◆ Task requirements ◆
In the entries that follow, find the line containing "after global placement", then output exactly every line from the first through that one.

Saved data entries
========================

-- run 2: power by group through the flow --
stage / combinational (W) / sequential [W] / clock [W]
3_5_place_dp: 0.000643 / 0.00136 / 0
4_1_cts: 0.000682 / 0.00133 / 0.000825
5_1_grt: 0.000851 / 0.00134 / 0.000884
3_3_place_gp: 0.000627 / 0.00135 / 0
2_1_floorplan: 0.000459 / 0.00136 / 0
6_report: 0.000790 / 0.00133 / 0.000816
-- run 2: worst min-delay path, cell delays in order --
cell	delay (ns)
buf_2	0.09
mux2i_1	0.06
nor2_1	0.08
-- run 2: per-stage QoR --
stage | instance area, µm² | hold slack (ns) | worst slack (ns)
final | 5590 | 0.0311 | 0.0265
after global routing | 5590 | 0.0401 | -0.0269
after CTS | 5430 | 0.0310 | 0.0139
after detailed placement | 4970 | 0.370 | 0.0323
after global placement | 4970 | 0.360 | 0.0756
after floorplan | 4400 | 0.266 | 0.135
## src/rtl/brick_collision_engine.sv

```systemverilog
// Sequential ball/brick collision resolver: edge test, then a one-brick-per-cycle scan
// of the grid, then a registered result with brick clearing and live-brick accounting.
module brick_collision_engine #(
    parameter int ROWS     = 3,
    parameter int COLS     = 4,
    parameter int BRICK_W  = 120,
    parameter int BRICK_H  = 40,
    parameter int GAP      = 20,
    parameter int SCREEN_W = 640,
    parameter int SCREEN_H = 480,
    localparam int NB      = ROWS * COLS,
    localparam int IW      = $clog2(NB)
) (
    input  logic          clk,
    input  logic          resetn,
    input  logic          start,
    input  logic          load_level,
    input  logic [9:0]    ball_x,
    input  logic [9:0]    ball_y,
    input  logic [1:0]    dir,
    input  logic [6:0]    xstep,
    input  logic [6:0]    ystep,
    output logic          busy,
    output logic          done,
    output logic [1:0]    collision,
    output logic [1:0]    new_dir,
    output logic          brick_hit,
    output logic [IW-1:0] brick_idx,
    output logic          ball_lost,
    output logic [NB-1:0] bricks_alive,
    output logic [IW:0]   bricks_left,
    output logic          cleared
);

    // Wide enough that ball+step and ball-step never wrap for any 10-bit input.
    localparam int PW = 13;
    localparam logic signed [PW-1:0] ZERO = '0;
    localparam logic signed [PW-1:0] XMAX = PW'(SCREEN_W - 1);
    localparam logic signed [PW-1:0] YMAX = PW'(SCREEN_H - 1);

    typedef enum logic [1:0] {IDLE, EDGE, SCAN, RESOLVE} state_t;

    state_t state, state_nx;

    logic signed [PW-1:0] nx_r, ny_r, ly_r;
    logic [1:0]           dir_r;
    logic                 hit_r, axis_r, lost_r, bhit_r;
    logic [IW-1:0]        bidx_r;
    logic [IW-1:0]        scan_idx, scan_col, scan_row;

    logic signed [PW-1:0] bx0, bx1, by0, by1;
    logic                 x_hit, y_hit, y_lost, in_rect, y_in, brick_sel;
    logic                 accept, res_fire;

    function automatic logic signed [PW-1:0] next_pos(input logic [9:0] pos,
                                                      input logic [6:0] step,
                                                      input logic       neg);
        logic signed [PW-1:0] p, s;
        p = $signed({3'b000, pos});
        s = $signed({6'b000000, step});
        return neg ? (p - s) : (p + s);
    endfunction

    assign accept   = (state == IDLE) && start && !load_level;
    assign res_fire = (state == RESOLVE) && !load_level;
    assign cleared  = (bricks_left == '0);

    // Edge and brick geometry tests against the latched next position
    always_comb begin
        bx0 = PW'(GAP + int'(scan_col) * (BRICK_W + GAP));
        by0 = PW'(GAP + int'(scan_row) * (BRICK_H + GAP));
        bx1 = bx0 + PW'(BRICK_W);
        by1 = by0 + PW'(BRICK_H);
        x_hit  = dir_r[0] ? (nx_r <= ZERO) : (nx_r >= XMAX);
        y_lost = !dir_r[1] && (ny_r >= YMAX);
        y_hit  = dir_r[1] ? (ny_r <= ZERO) : y_lost;
        in_rect = (nx_r >= bx0) && (nx_r <= bx1) && (ny_r >= by0) && (ny_r <= by1);
        y_in    = (ly_r >= by0) && (ly_r <= by1);
        brick_sel = (state == SCAN) && bricks_alive[scan_idx] && in_rect && !hit_r;
    end

    always_comb begin
        state_nx = state;
        if (load_level) begin
            state_nx = IDLE;
        end else begin
            case (state)
                IDLE:    if (start) state_nx = EDGE;
                EDGE:    state_nx = (x_hit || y_hit) ? RESOLVE : SCAN;
                SCAN:    if (scan_idx == IW'(NB - 1)) state_nx = RESOLVE;
                RESOLVE: state_nx = IDLE;
                default: state_nx = IDLE;
            endcase
        end
    end

    always_ff @(posedge clk or negedge resetn) begin
        if (!resetn) state <= IDLE;
        else         state <= state_nx;
    end

    // Latched request and pending result; cleared on every accepted start
    always_ff @(posedge clk) begin
        if (accept) begin
            nx_r   <= next_pos(ball_x, xstep, dir[0]);
            ny_r   <= next_pos(ball_y, ystep, dir[1]);
            ly_r   <= $signed({3'b000, ball_y});
            dir_r  <= dir;
            hit_r  <= 1'b0;
            axis_r <= 1'b0;
            lost_r <= 1'b0;
            bhit_r <= 1'b0;
            bidx_r <= '0;
        end else if (state == EDGE) begin
            scan_idx <= '0;
            scan_col <= '0;
            scan_row <= '0;
            if (x_hit) begin
                hit_r <= 1'b1;
            end else if (y_hit) begin
                hit_r  <= 1'b1;
                axis_r <= 1'b1;
                lost_r <= y_lost;
            end
        end else if (state == SCAN) begin
            if (brick_sel) begin
                hit_r  <= 1'b1;
                bhit_r <= 1'b1;
                bidx_r <= scan_idx;
                axis_r <= !y_in;
            end
            scan_idx <= scan_idx + 1'b1;
            if (scan_col == IW'(COLS - 1)) begin
                scan_col <= '0;
                scan_row <= scan_row + 1'b1;
            end else begin
                scan_col <= scan_col + 1'b1;
            end
        end
    end

    // Registered results and brick bookkeeping
    always_ff @(posedge clk or negedge resetn) begin
        if (!resetn) begin
            busy         <= 1'b0;
            done         <= 1'b0;
            collision    <= 2'b00;
            new_dir      <= 2'b00;
            brick_hit    <= 1'b0;
            brick_idx    <= '0;
            ball_lost    <= 1'b0;
            bricks_alive <= '1;
            bricks_left  <= (IW+1)'(NB);
        end else begin
            done <= res_fire;
            if (load_level)    busy <= 1'b0;
            else if (accept)   busy <= 1'b1;
            else if (res_fire) busy <= 1'b0;
            if (res_fire) begin
                collision <= {hit_r, hit_r & axis_r};
                new_dir   <= !hit_r ? dir_r : (axis_r ? (dir_r ^ 2'b10) : (dir_r ^ 2'b01));
                brick_hit <= bhit_r;
                brick_idx <= bidx_r;
                ball_lost <= lost_r;
            end
            if (load_level) begin
                bricks_alive <= '1;
                bricks_left  <= (IW+1)'(NB);
            end else if (res_fire && bhit_r) begin
                bricks_alive[bidx_r] <= 1'b0;
                bricks_left          <= bricks_left - 1'b1;
            end
        end
    end

endmodule
```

========================

◆ Finished task ◆
-- run 2: power by group through the flow --
stage / combinational (W) / sequential [W] / clock [W]
3_5_place_dp: 0.000643 / 0.00136 / 0
4_1_cts: 0.000682 / 0.00133 / 0.000825
5_1_grt: 0.000851 / 0.00134 / 0.000884
3_3_place_gp: 0.000627 / 0.00135 / 0
2_1_floorplan: 0.000459 / 0.00136 / 0
6_report: 0.000790 / 0.00133 / 0.000816
-- run 2: worst min-delay path, cell delays in order --
cell	delay (ns)
buf_2	0.09
mux2i_1	0.06
nor2_1	0.08
-- run 2: per-stage QoR --
stage | instance area, µm² | hold slack (ns) | worst slack (ns)
final | 5590 | 0.0311 | 0.0265
after global routing | 5590 | 0.0401 | -0.0269
after CTS | 5430 | 0.0310 | 0.0139
after detailed placement | 4970 | 0.370 | 0.0323
after global placement | 4970 | 0.360 | 0.0756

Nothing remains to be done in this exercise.